Was heisst Interdisziplinarität für Sie?

Interdisziplinarität würde für mich heissen, dass Personen mit unterschiedlichen disziplinären Expertisen zusammenarbeiten, ohne dass sie ihre Expertise verlieren. Spezialwissen zusammenzubringen, um ein übergeordnetes Problem zu lösen, bedingt, Sichtweisen und Ziele auf einen gemeinsamen Nenner zu bringen, auf das Wesentliche zu fokussieren und eine Sprache zu finden, in der man mit den andern kommunizieren kann. Gleichzeitig sollte dies dann auch noch die unterschiedlichen Standards der disziplinären Forschung erfüllen. Dieser Spagat ist alles andere als einfach. Dazu kommt, dass sich die Disziplinen für gewöhnlich nach aussen auch aktiv abgrenzen.

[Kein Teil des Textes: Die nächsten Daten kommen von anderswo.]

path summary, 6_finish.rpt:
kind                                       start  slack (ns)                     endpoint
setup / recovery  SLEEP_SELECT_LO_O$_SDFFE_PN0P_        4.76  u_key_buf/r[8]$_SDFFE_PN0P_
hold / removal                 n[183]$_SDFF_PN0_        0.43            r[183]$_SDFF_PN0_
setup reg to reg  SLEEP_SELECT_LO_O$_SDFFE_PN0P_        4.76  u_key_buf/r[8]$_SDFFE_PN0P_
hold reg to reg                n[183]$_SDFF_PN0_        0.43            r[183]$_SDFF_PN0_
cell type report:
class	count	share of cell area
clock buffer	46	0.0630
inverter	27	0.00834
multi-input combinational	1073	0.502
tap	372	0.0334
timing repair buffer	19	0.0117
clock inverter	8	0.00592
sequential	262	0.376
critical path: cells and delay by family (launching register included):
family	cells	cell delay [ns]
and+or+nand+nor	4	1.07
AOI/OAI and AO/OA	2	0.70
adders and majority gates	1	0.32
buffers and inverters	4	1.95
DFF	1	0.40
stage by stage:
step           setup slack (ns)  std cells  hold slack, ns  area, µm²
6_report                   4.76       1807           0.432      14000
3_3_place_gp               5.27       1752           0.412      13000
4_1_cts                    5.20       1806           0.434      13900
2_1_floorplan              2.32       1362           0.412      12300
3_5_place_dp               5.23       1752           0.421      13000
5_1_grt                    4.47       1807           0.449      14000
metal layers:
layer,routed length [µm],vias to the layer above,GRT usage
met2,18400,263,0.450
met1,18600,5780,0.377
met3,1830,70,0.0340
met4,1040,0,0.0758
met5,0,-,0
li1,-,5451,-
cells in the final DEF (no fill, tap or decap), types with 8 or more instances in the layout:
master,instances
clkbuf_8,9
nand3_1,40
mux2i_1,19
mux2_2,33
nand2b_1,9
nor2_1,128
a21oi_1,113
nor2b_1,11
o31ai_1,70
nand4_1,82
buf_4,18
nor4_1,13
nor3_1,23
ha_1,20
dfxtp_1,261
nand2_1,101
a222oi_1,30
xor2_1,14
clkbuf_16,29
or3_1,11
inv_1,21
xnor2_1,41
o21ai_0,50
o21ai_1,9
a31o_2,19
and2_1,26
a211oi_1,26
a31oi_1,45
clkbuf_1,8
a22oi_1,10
### config.mk
export PLATFORM = sky130hd
export DESIGN_NAME = mxb_top
export DESIGN_NICKNAME = d
export VERILOG_FILES = /design/src/design/mxb_pkg.sv /design/src/design/mxb_top.sv
export VERILOG_INCLUDE_DIRS = /design/src /design/src/design
export SDC_FILE = /design/constraint.sdc
export NUM_CORES = 1
export LEC_CHECK = 0
export ABC_AREA = 1
export BUFFER_PORTS_ARGS = -buffer_cell sky130_fd_sc_hd__buf_2
export CORE_MARGIN = 3
export CORE_UTILIZATION = 35
export CTS_BUF_LIST = sky130_fd_sc_hd__clkbuf_4 sky130_fd_sc_hd__clkbuf_8
export DETAILED_ROUTE_END_ITERATION = 8
export HOLD_SLACK_MARGIN = 0.06
export PLACE_DENSITY = 0.59
export SLEW_MARGIN = 20
export SYNTH_ARGS = -nofsm -noshare
export SYNTH_HDL_FRONTEND = slang
export SYNTH_SLANG_ARGS = --single-unit
### constraint.sdc
create_clock -name aclk -period 2.1 [get_ports aclk]
set_clock_uncertainty 0.05 [all_clocks]
set_input_delay 0 -clock aclk [delete_from_list [all_inputs] [get_ports aclk]]
set_output_delay 0 -clock aclk [all_outputs]
set_load 0.005 [all_outputs]
### src/design/mxb_consts.svh
// Purpose: Constants for the multiplexed external bus pin block
// Assumes: Register index times four gives the AXI4-Lite byte address
// Notes:   Widths are fixed; timing counts are in aclk cycles
//
// What this block does
// - Mode pins are latched into the mode bits when reset is released.
// - Debug pin is pseudo open-drain, single wire, with pull-up present.
// - Port A lines not used by the bus are general-purpose I/O.
// - Port A drives address 15..8 while bus clock low, except tester mode.
// - Port A carries data 15..8 while bus clock high in wide-style accesses.
// - Narrow modes and wide byte accesses put alternate bytes on port A.
// - Data direction follows read/write: read external drives, write device.
// - Port B drives address 7..0 while bus clock low, except tester mode.
// - Port B carries data 7..0 while bus clock high in wide-style accesses.
// - Port B lines not used by the bus are general-purpose I/O.
// - In expanded modes only, no-access output marks free bus cycles.
// - Pipe status bits drive port E lines 6 and 5 only when enabled.
// - Clock test output only in modes with mode bit c low, enabled externally, pipe overrides.
// - Port E lines 7..5 are general-purpose I/O when not alternate.
// - Bus clock runs free or pulses once per access (twice for narrow word accesses), high phase stretched.
// - Low strobe is low when the low data byte moves, except in narrow byte accesses at odd addresses.
// - Single-chip modes have no bus; ports A and B are plain I/O.
`ifndef MXB_CONSTS_SVH
`define MXB_CONSTS_SVH

// ==========================================================
// Register indices
`define MXB_IDX_PORT_A_DATA 6'h00
`define MXB_IDX_PORT_B_DATA 6'h01
`define MXB_IDX_PORT_A_DIR  6'h02
`define MXB_IDX_PORT_B_DIR  6'h03
`define MXB_IDX_PORT_E_DATA 6'h08
`define MXB_IDX_PORT_E_DIR  6'h09
`define MXB_IDX_PORT_E_ASGN 6'h0A
`define MXB_IDX_MODE        6'h0B
`define MXB_IDX_ACC_ADDR    6'h10
`define MXB_IDX_ACC_WDATA   6'h11
`define MXB_IDX_ACC_CTRL    6'h12
`define MXB_IDX_ACC_STAT    6'h13
`define MXB_IDX_BUS_CFG     6'h14
`define MXB_IDX_TESTER      6'h15

// ==========================================================
// Field positions
`define MXB_ASGN_NO_ACC_EN 4
`define MXB_ASGN_PIPE_OE   5
`define MXB_MODE_VIS_ON    3
`define MXB_CTRL_GO       0
`define MXB_CTRL_READ     1
`define MXB_CTRL_BYTE     2
`define MXB_CTRL_FREE     3
`define MXB_CTRL_VIS      4
`define MXB_CTRL_FETCH    5
`define MXB_CFG_FREE_RUN  4
`define MXB_CFG_TAG_EN    5
`define MXB_CFG_BD_LOW    6

// ==========================================================
// Mode codes {c,b,a}
`define MXB_MODE_SPEC_SINGLE 3'h0
`define MXB_MODE_EMU_NARROW  3'h1
`define MXB_MODE_SPEC_TEST   3'h2
`define MXB_MODE_EMU_WIDE    3'h3
`define MXB_MODE_NORM_SINGLE 3'h4
`define MXB_MODE_NORM_NARROW 3'h5
`define MXB_MODE_SPEC_PERIPH 3'h6
`define MXB_MODE_NORM_WIDE   3'h7

// ==========================================================
// Timing and responses
`define MXB_ADDR_CYC  5'h02
`define MXB_DATA_CYC  5'h03
`define MXB_RESP_OKAY 2'h0
`define MXB_RESP_SLV  2'h2

`endif

### src/design/mxb_pkg.sv
// Purpose: Types for the multiplexed external bus pin block
// Assumes: Constants live in mxb_consts.svh
// Notes:   All block state is one packed struct
package mxb_pkg;

  // ==========================================================
  // Access sequencer states, Gray along idle-addr-data-done
  typedef enum logic [1:0]
  {
    MXB_IDLE = 2'h0,
    MXB_ADDR = 2'h1,
    MXB_DATA = 2'h3,
    MXB_DONE = 2'h2
  } mxb_state_t;

  // ==========================================================
  // Complete block state
  typedef struct packed
  {
    logic [7:0]  pa_s1;
    logic [7:0]  pa_s2;
    logic [7:0]  pb_s1;
    logic [7:0]  pb_s2;
    logic [2:0]  pe_s1;
    logic [2:0]  pe_s2;
    logic        bd_s1;
    logic        bd_s2;
    logic        mode_taken;
    logic [2:0]  mode;
    logic        vis_on;
    logic [7:0]  pa_dat;
    logic [7:0]  pb_dat;
    logic [7:0]  pa_dir;
    logic [7:0]  pb_dir;
    logic [2:0]  pe_dat;
    logic [2:0]  pe_dir;
    logic        pipe_oe;
    logic        no_acc_en;
    logic [3:0]  stretch;
    logic        free_run;
    logic        tag_en;
    logic        bd_low;
    logic [15:0] acc_addr;
    logic [15:0] acc_wdat;
    logic [15:0] acc_rdat;
    logic        acc_rw;
    logic        acc_byte;
    logic        acc_free;
    logic        acc_vis;
    logic        acc_fetch;
    logic        second;
    logic        busy;
    logic        tag_hi;
    mxb_state_t  state;
    logic [4:0]  cnt;
    logic        phase;
    logic        clk_tog;
    logic        awready;
    logic        wready;
    logic        bvalid;
    logic [1:0]  bresp;
    logic        arready;
    logic        rvalid;
    logic [31:0] rdata;
    logic [1:0]  rresp;
    logic [7:0]  pa_o;
    logic [7:0]  pa_oe;
    logic [7:0]  pb_o;
    logic [7:0]  pb_oe;
    logic [2:0]  pe_o;
    logic [2:0]  pe_oe;
    logic        bclk;
    logic        rw;
    logic        strb_lo_n;
    logic        bd_oe;
  } mxb_state_s_t;

endpackage

### src/design/mxb_top.sv
// Purpose: Pin-level multiplexed address/data bus with GPIO fallback
// Assumes: Pins pass two flops; pull-up on debug pin is outside
// Notes:   Software starts each bus access through the access registers
//
// Implementation choices: the address map and the AXI4-Lite register port.
`timescale 1ns/1ps
`include "mxb_consts.svh"
`default_nettype none

module mxb_top
(
  // Clock and reset
  input  wire logic        aclk,
  input  wire logic        aresetn,
  // AXI4-Lite slave
  input  wire logic [7:0]  awaddr,
  input  wire logic [2:0]  awprot,
  input  wire logic        awvalid,
  output logic             awready,
  input  wire logic [31:0] wdata,
  input  wire logic [3:0]  wstrb,
  input  wire logic        wvalid,
  output logic             wready,
  output logic [1:0]       bresp,
  output logic             bvalid,
  input  wire logic        bready,
  input  wire logic [7:0]  araddr,
  input  wire logic [2:0]  arprot,
  input  wire logic        arvalid,
  output logic             arready,
  output logic [31:0]      rdata,
  output logic [1:0]       rresp,
  output logic             rvalid,
  input  wire logic        rready,
  // Core side
  input  wire logic        pipe_status_bit1,
  input  wire logic        pipe_status_bit0,
  input  wire logic        clock_test_enable,
  // Port A pins
  input  wire logic [7:0]  port_a_in,
  output logic [7:0]       port_a_out,
  output logic [7:0]       port_a_oe,
  // Port B pins
  input  wire logic [7:0]  port_b_in,
  output logic [7:0]       port_b_out,
  output logic [7:0]       port_b_oe,
  // Port E lines 7..5
  input  wire logic [2:0]  port_e_in,
  output logic [2:0]       port_e_out,
  output logic [2:0]       port_e_oe,
  // Bus control pins
  output logic             bus_timing_clock,
  output logic             read_write,
  output logic             low_byte_strobe_n,
  // Background debug pin
  input  wire logic        background_debug_in,
  output logic             background_debug_out,
  output logic             background_debug_oe
);

  // ==========================================================
  // Helpers
  function automatic logic [31:0] mxb_lanes(input logic [31:0] old_v,
                                            input logic [31:0] new_v,
                                            input logic [3:0]  strb);
    logic [31:0] r;
    r = old_v;
    for (int i = 0; i < 4; i++)
    begin
      if (strb[i])
      begin
        r[i*8 +: 8] = new_v[i*8 +: 8];
      end
    end
    return r;
  endfunction

  function automatic logic is_wide(input logic [2:0] m);
    return (m == `MXB_MODE_EMU_WIDE) || (m == `MXB_MODE_NORM_WIDE) ||
           (m == `MXB_MODE_SPEC_TEST);
  endfunction

  function automatic logic is_narrow(input logic [2:0] m);
    return (m == `MXB_MODE_EMU_NARROW) || (m == `MXB_MODE_NORM_NARROW);
  endfunction

  function automatic logic [7:0] gpio_rd(input logic [7:0] dat,
                                         input logic [7:0] dir,
                                         input logic [7:0] pin);
    return (dir & dat) | (~dir & pin);
  endfunction

  // ==========================================================
  // State
  mxb_pkg::mxb_state_s_t st;
  mxb_pkg::mxb_state_s_t next_st;

  logic        expanded;
  logic        periph;
  logic        one_phase;
  logic        bus_on;
  logic        wdrive;
  logic [15:0] cur_addr;
  logic [31:0] v;
  logic        go;

  always_comb
  begin
    next_st = st;
    v = 32'h0000_0000;
    go = 1'b0;
    expanded = st.mode_taken && (is_wide(st.mode) || is_narrow(st.mode));
    periph = st.mode_taken && (st.mode == `MXB_MODE_SPEC_PERIPH);
    // Visible internal access in emulation narrow goes out 16 bits wide
    one_phase = is_wide(st.mode) || (st.mode == `MXB_MODE_EMU_NARROW &&
                st.vis_on && st.acc_vis);
    bus_on = expanded && (st.state == mxb_pkg::MXB_ADDR ||
             st.state == mxb_pkg::MXB_DATA);
    cur_addr = st.second ? (st.acc_addr | 16'h0001) : st.acc_addr;

    // Pin synchronisers
    next_st.pa_s1 = port_a_in;
    next_st.pa_s2 = st.pa_s1;
    next_st.pb_s1 = port_b_in;
    next_st.pb_s2 = st.pb_s1;
    next_st.pe_s1 = port_e_in;
    next_st.pe_s2 = st.pe_s1;
    next_st.bd_s1 = background_debug_in;
    next_st.bd_s2 = st.bd_s1;
    next_st.clk_tog = ~st.clk_tog;

    // mode latch
    // First edge after release takes the synchronised mode pins
    if (!st.mode_taken)
    begin
      next_st.mode_taken = 1'b1;
      next_st.mode = {st.bd_s2, st.pe_s2[1], st.pe_s2[0]};
    end

    // ==========================================================
    // AXI4-Lite write channel
    next_st.awready = awvalid && wvalid && !st.awready && !st.bvalid;
    next_st.wready = awvalid && wvalid && !st.awready && !st.bvalid;
    if (st.bvalid && bready)
    begin
      next_st.bvalid = 1'b0;
    end
    if (st.awready)
    begin
      next_st.bvalid = 1'b1;
      next_st.bresp = `MXB_RESP_OKAY;
      case (awaddr[7:2])
        `MXB_IDX_PORT_A_DATA:
        begin
          v = mxb_lanes({24'h00_0000, st.pa_dat}, wdata, wstrb);
          next_st.pa_dat = v[7:0];
        end
        `MXB_IDX_PORT_B_DATA:
        begin
          v = mxb_lanes({24'h00_0000, st.pb_dat}, wdata, wstrb);
          next_st.pb_dat = v[7:0];
        end
        `MXB_IDX_PORT_A_DIR:
        begin
          v = mxb_lanes({24'h00_0000, st.pa_dir}, wdata, wstrb);
          next_st.pa_dir = v[7:0];
        end
        `MXB_IDX_PORT_B_DIR:
        begin
          v = mxb_lanes({24'h00_0000, st.pb_dir}, wdata, wstrb);
          next_st.pb_dir = v[7:0];
        end
        `MXB_IDX_PORT_E_DATA:
        begin
          v = mxb_lanes({24'h00_0000, st.pe_dat, 5'h00}, wdata, wstrb);
          next_st.pe_dat = v[7:5];
        end
        `MXB_IDX_PORT_E_DIR:
        begin
          v = mxb_lanes({24'h00_0000, st.pe_dir, 5'h00}, wdata, wstrb);
          next_st.pe_dir = v[7:5];
        end
        `MXB_IDX_PORT_E_ASGN:
        begin
          if (wstrb[0])
          begin
            next_st.pipe_oe = wdata[`MXB_ASGN_PIPE_OE];
            next_st.no_acc_en = wdata[`MXB_ASGN_NO_ACC_EN];
          end
        end
        `MXB_IDX_MODE:
        begin
          if (wstrb[0])
          begin
            next_st.vis_on = wdata[`MXB_MODE_VIS_ON];
          end
        end
        `MXB_IDX_ACC_ADDR:
        begin
          v = mxb_lanes({16'h0000, st.acc_addr}, wdata, wstrb);
          next_st.acc_addr = v[15:0];
        end
        `MXB_IDX_ACC_WDATA:
        begin
          v = mxb_lanes({16'h0000, st.acc_wdat}, wdata, wstrb);
          next_st.acc_wdat = v[15:0];
        end
        `MXB_IDX_ACC_CTRL:
        begin
          // A start while busy or outside expanded modes is dropped
          if (wstrb[0] && wdata[`MXB_CTRL_GO] && !st.busy && expanded)
          begin
            go = 1'b1;
            next_st.acc_rw = wdata[`MXB_CTRL_READ];
            next_st.acc_byte = wdata[`MXB_CTRL_BYTE];
            next_st.acc_free = wdata[`MXB_CTRL_FREE];
            next_st.acc_vis = wdata[`MXB_CTRL_VIS];
            next_st.acc_fetch = wdata[`MXB_CTRL_FETCH];
          end
        end
        `MXB_IDX_BUS_CFG:
        begin
          if (wstrb[0])
          begin
            next_st.stretch = wdata[3:0];
            next_st.free_run = wdata[`MXB_CFG_FREE_RUN];
            next_st.tag_en = wdata[`MXB_CFG_TAG_EN];
            next_st.bd_low = wdata[`MXB_CFG_BD_LOW];
          end
        end
        `MXB_IDX_ACC_STAT, `MXB_IDX_TESTER:
        begin
          next_st.bresp = `MXB_RESP_OKAY;
        end
        default:
        begin
          next_st.bresp = `MXB_RESP_SLV;
        end
      endcase
    end

    // ==========================================================
    // AXI4-Lite read channel
    next_st.arready = arvalid && !st.arready && !st.rvalid;
    if (st.rvalid && rready)
    begin
      next_st.rvalid = 1'b0;
    end
    if (st.arready)
    begin
      next_st.rvalid = 1'b1;
      next_st.rresp = `MXB_RESP_OKAY;
      next_st.rdata = 32'h0000_0000;
      case (araddr[7:2])
        `MXB_IDX_PORT_A_DATA: next_st.rdata[7:0] = gpio_rd(st.pa_dat, st.pa_dir, st.pa_s2);
        `MXB_IDX_PORT_B_DATA: next_st.rdata[7:0] = gpio_rd(st.pb_dat, st.pb_dir, st.pb_s2);
        `MXB_IDX_PORT_A_DIR:  next_st.rdata[7:0] = st.pa_dir;
        `MXB_IDX_PORT_B_DIR:  next_st.rdata[7:0] = st.pb_dir;
        `MXB_IDX_PORT_E_DATA:
          next_st.rdata[7:5] = (st.pe_dir & st.pe_dat) | (~st.pe_dir & st.pe_s2);
        `MXB_IDX_PORT_E_DIR:  next_st.rdata[7:5] = st.pe_dir;
        `MXB_IDX_PORT_E_ASGN:
        begin
          next_st.rdata[`MXB_ASGN_PIPE_OE] = st.pipe_oe;
          next_st.rdata[`MXB_ASGN_NO_ACC_EN] = st.no_acc_en;
        end
        `MXB_IDX_MODE:        next_st.rdata[7:0] = {st.mode, 1'b0, st.vis_on, 3'h0};
        `MXB_IDX_ACC_ADDR:    next_st.rdata[15:0] = st.acc_addr;
        `MXB_IDX_ACC_WDATA:   next_st.rdata[15:0] = st.acc_wdat;
        `MXB_IDX_ACC_CTRL:
          next_st.rdata[5:1] = {st.acc_fetch, st.acc_vis, st.acc_free, st.acc_byte,
                                st.acc_rw};
        `MXB_IDX_ACC_STAT:    next_st.rdata = {st.acc_rdat, 14'h0000, st.tag_hi, st.busy};
        `MXB_IDX_BUS_CFG:
          next_st.rdata[6:0] = {st.bd_low, st.tag_en, st.free_run, st.stretch};
        `MXB_IDX_TESTER:      next_st.rdata[15:0] = {st.pa_s2, st.pb_s2};
        default:              next_st.rresp = `MXB_RESP_SLV;
      endcase
    end

    // ==========================================================
    // Access sequencer
    case (st.state)
      mxb_pkg::MXB_IDLE:
      begin
        next_st.phase = st.free_run ? ~st.phase : 1'b0;
        if (go)
        begin
          next_st.busy = 1'b1;
          next_st.tag_hi = 1'b0;
          next_st.second = 1'b0;
          next_st.phase = 1'b0;
          next_st.cnt = `MXB_ADDR_CYC - 5'h01;
          next_st.state = mxb_pkg::MXB_ADDR;
        end
      end
      mxb_pkg::MXB_ADDR:
      begin
        next_st.phase = 1'b0;
        next_st.cnt = st.cnt - 5'h01;
        if (st.cnt == 5'h00)
        begin
          // high phase stretched for slow accesses
          next_st.cnt = `MXB_DATA_CYC - 5'h01 + {1'b0, st.stretch};
          next_st.phase = 1'b1;
          next_st.state = mxb_pkg::MXB_DATA;
        end
      end
      mxb_pkg::MXB_DATA:
      begin
        next_st.phase = 1'b1;
        next_st.cnt = st.cnt - 5'h01;
        if (st.cnt == 5'h00)
        begin
          next_st.phase = 1'b0;
          if (st.acc_rw)
          begin
            if (one_phase && !st.acc_byte)
            begin
              next_st.acc_rdat = {st.pa_s2, st.pb_s2};
            end
            else if (st.second || (one_phase && st.acc_addr[0]))
            begin
              next_st.acc_rdat[7:0] = st.pa_s2;
            end
            else
            begin
              next_st.acc_rdat[15:8] = st.pa_s2;
            end
          end
          // tag sampled at the falling bus clock
          if (st.tag_en && st.acc_fetch && !st.second && !st.bd_s2)
          begin
            next_st.tag_hi = 1'b1;
          end
          // narrow word access takes a second byte phase
          if (!one_phase && !st.acc_byte && !st.second)
          begin
            next_st.second = 1'b1;
            next_st.cnt = `MXB_ADDR_CYC - 5'h01;
            next_st.state = mxb_pkg::MXB_ADDR;
          end
          else
          begin
            next_st.state = mxb_pkg::MXB_DONE;
          end
        end
      end
      mxb_pkg::MXB_DONE:
      begin
        next_st.phase = 1'b0;
        next_st.busy = 1'b0;
        next_st.state = mxb_pkg::MXB_IDLE;
      end
      default:
      begin
        next_st.state = mxb_pkg::MXB_IDLE;
      end
    endcase

    // ==========================================================
    // Pin drive, registered one cycle after the state
    // port A idle lines are GPIO
    next_st.pa_o = st.pa_dat;
    next_st.pa_oe = st.pa_dir;
    // port B idle lines are GPIO
    next_st.pb_o = st.pb_dat;
    next_st.pb_oe = st.pb_dir;
    next_st.bclk = expanded && st.phase;
    next_st.rw = 1'b1;
    next_st.strb_lo_n = 1'b1;
    wdrive = !st.acc_rw && st.state == mxb_pkg::MXB_DATA;
    // tester drives the bus in peripheral mode
    if (periph)
    begin
      next_st.pa_oe = 8'h00;
      next_st.pb_oe = 8'h00;
    end
    else if (bus_on)
    begin
      next_st.rw = st.acc_rw;
      // strobe low on one-phase words, one-phase odd bytes and second narrow phases
      next_st.strb_lo_n = !((one_phase && (!st.acc_byte || st.acc_addr[0])) ||
                            st.second);
      if (st.state == mxb_pkg::MXB_ADDR)
      begin
        // high address while bus clock low
        next_st.pa_o = cur_addr[15:8];
        next_st.pa_oe = 8'hFF;
        // low address while bus clock low
        next_st.pb_o = cur_addr[7:0];
        next_st.pb_oe = 8'hFF;
      end
      else
      begin
        next_st.pa_oe = wdrive ? 8'hFF : 8'h00;
        if (one_phase && !st.acc_byte)
        begin
          // high data byte on port A
          next_st.pa_o = st.acc_wdat[15:8];
          // low data byte on port B
          next_st.pb_o = st.acc_wdat[7:0];
          next_st.pb_oe = wdrive ? 8'hFF : 8'h00;
        end
        else
        begin
          next_st.pa_o = (st.second || st.acc_addr[0]) ? st.acc_wdat[7:0] :
                         st.acc_wdat[15:8];
          next_st.pb_o = cur_addr[7:0];
          next_st.pb_oe = 8'hFF;
        end
      end
    end

    next_st.pe_o = st.pe_dat;
    next_st.pe_oe = st.pe_dir;
    // no-access marker only in expanded modes
    if (expanded && st.no_acc_en)
    begin
      next_st.pe_o[2] = st.busy ? st.acc_free : 1'b1;
      next_st.pe_oe[2] = 1'b1;
    end
    // pipe status on lines 6 and 5
    if (st.pipe_oe && st.mode_taken)
    begin
      next_st.pe_o[1:0] = {pipe_status_bit1, pipe_status_bit0};
      next_st.pe_oe[1:0] = 2'h3;
    end
    // clock test output, only in modes with mode bit c low
    else if (st.mode_taken && !st.mode[2] && clock_test_enable)
    begin
      next_st.pe_o[1] = st.clk_tog;
      next_st.pe_oe[1] = 1'b1;
    end
    // pseudo open-drain, only ever pulls low
    next_st.bd_oe = st.mode_taken && st.bd_low;

    // reset clears state but keeps synchronisers moving
    if (!aresetn)
    begin
      next_st = '0;
      next_st.pa_s1 = port_a_in;
      next_st.pa_s2 = st.pa_s1;
      next_st.pb_s1 = port_b_in;
      next_st.pb_s2 = st.pb_s1;
      next_st.pe_s1 = port_e_in;
      next_st.pe_s2 = st.pe_s1;
      next_st.bd_s1 = background_debug_in;
      next_st.bd_s2 = st.bd_s1;
      next_st.rw = 1'b1;
      next_st.strb_lo_n = 1'b1;
    end
  end

  always_ff @(posedge aclk)
  begin
    st <= next_st;
  end

  // ==========================================================
  // Outputs
  assign awready = st.awready;
  assign wready = st.wready;
  assign bvalid = st.bvalid;
  assign bresp = st.bresp;
  assign arready = st.arready;
  assign rvalid = st.rvalid;
  assign rdata = st.rdata;
  assign rresp = st.rresp;
  assign port_a_out = st.pa_o;
  assign port_a_oe = st.pa_oe;
  assign port_b_out = st.pb_o;
  assign port_b_oe = st.pb_oe;
  assign port_e_out = st.pe_o;
  assign port_e_oe = st.pe_oe;
  assign bus_timing_clock = st.bclk;
  assign read_write = st.rw;
  assign low_byte_strobe_n = st.strb_lo_n;
  assign background_debug_out = 1'b0;
  assign background_debug_oe = st.bd_oe;

endmodule

`default_nettype wire
File: src/alm_pkg.sv
// constants for the access control entry port, flag and ethertype matcher
package alm_pkg;
   // criterion mode encodings for ports and ethertype
   localparam logic [1:0] MODE_ANY = 2'h0;
   localparam logic [1:0] MODE_EXACT = 2'h1;
   localparam logic [1:0] MODE_RANGE = 2'h2;
   // tcp flag criterion encodings
   localparam logic [1:0] FLAG_ZERO = 2'h0;
   localparam logic [1:0] FLAG_ONE = 2'h1;
   localparam logic [1:0] FLAG_ANY = 2'h2;
   localparam int NUM_FLAGS = 6;
   // flag bit positions in flag vectors
   localparam int FLAG_FIN = 0;
   localparam int FLAG_SYN = 1;
   localparam int FLAG_RST = 2;
   localparam int FLAG_PSH = 3;
   localparam int FLAG_ACK = 4;
   localparam int FLAG_URG = 5;
   // frame classes
   localparam logic [1:0] CLASS_ETYPE = 2'h1;
   // ethertype limits
   localparam logic [15:0] ETYPE_MIN = 16'h0600;
   localparam logic [15:0] ETYPE_IPV4 = 16'h0800;
   localparam logic [15:0] ETYPE_ARP = 16'h0806;
   localparam logic [15:0] ETYPE_IPV6 = 16'h86dd;
   // register map
   localparam logic [7:0] OFF_CTRL = 8'h00;
   localparam logic [7:0] OFF_SPORT = 8'h04;
   localparam logic [7:0] OFF_DPORT = 8'h08;
   localparam logic [7:0] OFF_ETYPE = 8'h0c;
   localparam logic [7:0] OFF_STAT = 8'h10;
   // control field positions and port upper bound position
   localparam int CTL_SMODE = 0;
   localparam int CTL_DMODE = 2;
   localparam int CTL_EMODE = 4;
   localparam int CTL_CLASS = 6;
   localparam int CTL_FLAGS = 8;
   localparam int CTL_EN = 20;
   localparam int HI_POS = 16;
   // axi responses and control register reset value
   localparam logic [1:0] RESP_OKAY = 2'h0;
   localparam logic [1:0] RESP_SLVERR = 2'h2;
   localparam logic [31:0] CTRL_RESET = 32'h0000_0aaa;
endpackage
## config.mk

```make
export PLATFORM = sky130hd
export DESIGN_NAME = flash_row_program_erase_control
export DESIGN_NICKNAME = d
export VERILOG_FILES = /design/src/design/flash_row_program_erase_control.v
export VERILOG_INCLUDE_DIRS = /design/src /design/src/pkg
export SDC_FILE = /design/constraint.sdc
export NUM_CORES = 1
export LEC_CHECK = 0
export BUFFER_PORTS_ARGS = -buffer_cell sky130_fd_sc_hd__buf_2
export CAP_MARGIN = 10
export CORE_MARGIN = 5
export CORE_UTILIZATION = 46
export DETAILED_ROUTE_END_ITERATION = 8
export MAX_ROUTING_LAYER = met4
export PLACE_DENSITY = 0.76
export SYNTH_ARGS = -nofsm -noshare
export SYNTH_HDL_FRONTEND = slang
export SYNTH_SLANG_ARGS = --single-unit
```

## constraint.sdc

```tcl
create_clock -name core_clk -period 3.37 [get_ports core_clk]
set_input_delay 0.337 -clock core_clk [delete_from_list [all_inputs] [get_ports core_clk]]
set_output_delay 0.337 -clock core_clk [all_outputs]
set_load 0.1 [all_outputs]
```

Das CDE ist eine Institution, die diese Herausforderung wirklich anzugehen versucht und auch gute Beispiele dafür hat, wie das funktionieren kann. Trotzdem bleibt die Interdisziplinarität immer eine Herausforderung.

Welche weiteren Herausforderungen stehen aus Ihrer Sicht beim CDE an?

Einer der Aspekte ist die institutionelle Abgrenzung zwischen CDE und der Wyss Academy for Nature – zumindest von aussen gesehen. Hier besteht meines Erachtens noch Bedarf, deutlicher zu machen, worin sich die Institutionen unterscheiden und weshalb es beide braucht. Ausserdem soll sich die Rolle des CDE-Boards etwas verändern in Richtung eines inhaltlichen, strategischen Diskussionsforums.

Was wollen Sie als neuer Präsident als Erstes erreichen?

Das neue Board in Fahrt bringen und seine Rolle klären.

Zur Person

Ben Jann hat an der Universität Bern Soziologie, Wirtschaft und Allgemeine Ökologie studiert. Mit seiner Arbeit zu «Erwerbsarbeit, Einkommen und Geschlecht. Studien zum Schweizer Arbeitsmarkt» promovierte er 2008 an der ETH Zürich. 2010 wurde er an der Universität Bern Assistenzprofessor in Soziologie, 2014 wurde er zum ordentlichen Professor für Sozialstrukturanalyse berufen. Er ist seit 2014 Mitglied des CDE-Boards.